Protecting children from live abuse and respecting user privacy are not competing goals, as explained at the Virtual Tech Safety Roundtable.
Investing in safeguards for video calling and livestreaming is not only a moral imperative; it is also strategically sound.
First, building trust in the brand. Parents, educators, and regulators increasingly view child safety as a baseline expectation. Platforms that can demonstrate proactive, transparent action strengthen long-term trust.
Second, regulatory readiness. Authorities such as Australia’s eSafety Commissioner are moving from voluntary guidance toward clearer expectations of duty of care. Early leadership allows platforms to shape standards, rather than scramble to meet them under pressure.
Third, product sustainability. Video calling is now a core digital infrastructure. Ensuring it is safe by design future-proofs these services against reputational harm and abrupt regulatory intervention.
And finally, meaningful impact. Few areas of technology offer such a direct opportunity to prevent real-time harm to children. This is a space where platform decisions can have immediate, measurable human outcomes.
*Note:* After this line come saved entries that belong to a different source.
`src/rtl/edge_pkg.sv`:
```
// Shared types and default constants for the multi-channel edge detector.
package edge_pkg;

    typedef enum logic [1:0] {
        EDGE_RISE = 2'b00,
        EDGE_FALL = 2'b01,
        EDGE_BOTH = 2'b10,
        EDGE_OFF  = 2'b11
    } edge_mode_t;

    localparam int DEFAULT_SYNC_STAGES     = 2;
    localparam int DEFAULT_DEBOUNCE_CYCLES = 4;

endpackage

```
`src/rtl/channel_conditioner.sv`:
```
// One channel: synchroniser chain, optional debounce (MULTI_EDGE_DEBOUNCE_EN),
// registered level and combinational rose/fell strobes valid on the flipping edge.
module channel_conditioner
    import edge_pkg::*;
#(
    parameter int SYNC_STAGES     = DEFAULT_SYNC_STAGES,
    parameter int DEBOUNCE_CYCLES = DEFAULT_DEBOUNCE_CYCLES
) (
    input  logic clk,
    input  logic reset,
    input  logic in,
    output logic level,
    output logic rose,
    output logic fell
);

    logic [SYNC_STAGES-1:0] sync_q;
    logic                   sync_out;
    logic                   level_q;
    logic                   level_d;
    logic                   flip;

    assign sync_out = sync_q[SYNC_STAGES-1];

    always_ff @(posedge clk or posedge reset) begin
        if (reset) begin
            sync_q <= '0;
        end else begin
            sync_q <= {sync_q[SYNC_STAGES-2:0], in};
        end
    end

`ifdef MULTI_EDGE_DEBOUNCE_EN
    localparam int CNT_W = $clog2(DEBOUNCE_CYCLES + 1);

    logic [CNT_W-1:0] cnt_q;
    logic [CNT_W-1:0] cnt_d;

    // Flip only on the DEBOUNCE_CYCLES-th consecutive differing sample.
    assign flip = (sync_out != level_q) && (cnt_q == CNT_W'(DEBOUNCE_CYCLES - 1));

    always_comb begin
        cnt_d = cnt_q + 1'b1;
        if ((sync_out == level_q) || flip) begin
            cnt_d = '0;
        end
    end

    always_ff @(posedge clk or posedge reset) begin
        if (reset) begin
            cnt_q <= '0;
        end else begin
            cnt_q <= cnt_d;
        end
    end
`else
    assign flip = (sync_out != level_q);
`endif

    assign level_d = flip ? sync_out : level_q;

    always_ff @(posedge clk or posedge reset) begin
        if (reset) begin
            level_q <= 1'b0;
        end else begin
            level_q <= level_d;
        end
    end

    assign level = level_q;
    assign rose  = flip & sync_out;
    assign fell  = flip & ~sync_out;

endmodule

```
`src/rtl/multi_edge_detector.sv`:
```
// WIDTH-channel edge detector: per-channel conditioners plus mode decode, pulse,
// sticky pending flags and any_pending. Debounce enabled by MULTI_EDGE_DEBOUNCE_EN.
module multi_edge_detector
    import edge_pkg::*;
#(
    parameter int WIDTH           = 4,
    parameter int SYNC_STAGES     = DEFAULT_SYNC_STAGES,
    parameter int DEBOUNCE_CYCLES = DEFAULT_DEBOUNCE_CYCLES
) (
    input  logic             clk,
    input  logic             reset,
    input  logic [WIDTH-1:0] in,
    input  logic [1:0]       mode,
    input  logic [WIDTH-1:0] clear,
    output logic [WIDTH-1:0] level,
    output logic [WIDTH-1:0] pulse,
    output logic [WIDTH-1:0] pending,
    output logic             any_pending
);

    logic [WIDTH-1:0] rose;
    logic [WIDTH-1:0] fell;
    logic [WIDTH-1:0] event_sel;
    logic [WIDTH-1:0] pulse_q;
    logic [WIDTH-1:0] pulse_d;
    logic [WIDTH-1:0] pending_q;
    logic [WIDTH-1:0] pending_d;
    logic             any_q;
    logic             any_d;
    edge_mode_t       mode_e;

    generate
        for (genvar gi = 0; gi < WIDTH; gi++) begin : g_chan
            channel_conditioner #(
                .SYNC_STAGES     (SYNC_STAGES),
                .DEBOUNCE_CYCLES (DEBOUNCE_CYCLES)
            ) u_cond (
                .clk   (clk),
                .reset (reset),
                .in    (in[gi]),
                .level (level[gi]),
                .rose  (rose[gi]),
                .fell  (fell[gi])
            );
        end
    endgenerate

    assign mode_e = edge_mode_t'(mode);

    always_comb begin
        event_sel = '0;
        case (mode_e)
            EDGE_RISE: event_sel = rose;
            EDGE_FALL: event_sel = fell;
            EDGE_BOTH: event_sel = rose | fell;
            default:   event_sel = '0;
        endcase
    end

    // Suppress back-to-back pulses so a consumer always sees isolated strobes.
    assign pulse_d   = event_sel & ~pulse_q;
    assign pending_d = pulse_d | (pending_q & ~clear);
    assign any_d     = |pending_d;

    always_ff @(posedge clk or posedge reset) begin
        if (reset) begin
            pulse_q   <= '0;
            pending_q <= '0;
            any_q     <= 1'b0;
        end else begin
            pulse_q   <= pulse_d;
            pending_q <= pending_d;
            any_q     <= any_d;
        end
    end

    assign pulse       = pulse_q;
    assign pending     = pending_q;
    assign any_pending = any_q;

endmodule

```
Ending OSEC will not be achieved by any single sector acting alone. Governments, civil society, law enforcement, and industry must work together — as many already do in awareness and prevention efforts. The next step is extending that collaboration into product design and safety architecture:
Big Tech companies have the scale, expertise, and influence to lead this shift. Many are already part of the solution. The opportunity now is to apply that leadership consistently, including in the digital spaces where harm is hardest to see, but most urgent to stop.
The power to significantly reduce live online child abuse already exists.
What remains is the collective decision to fully use it.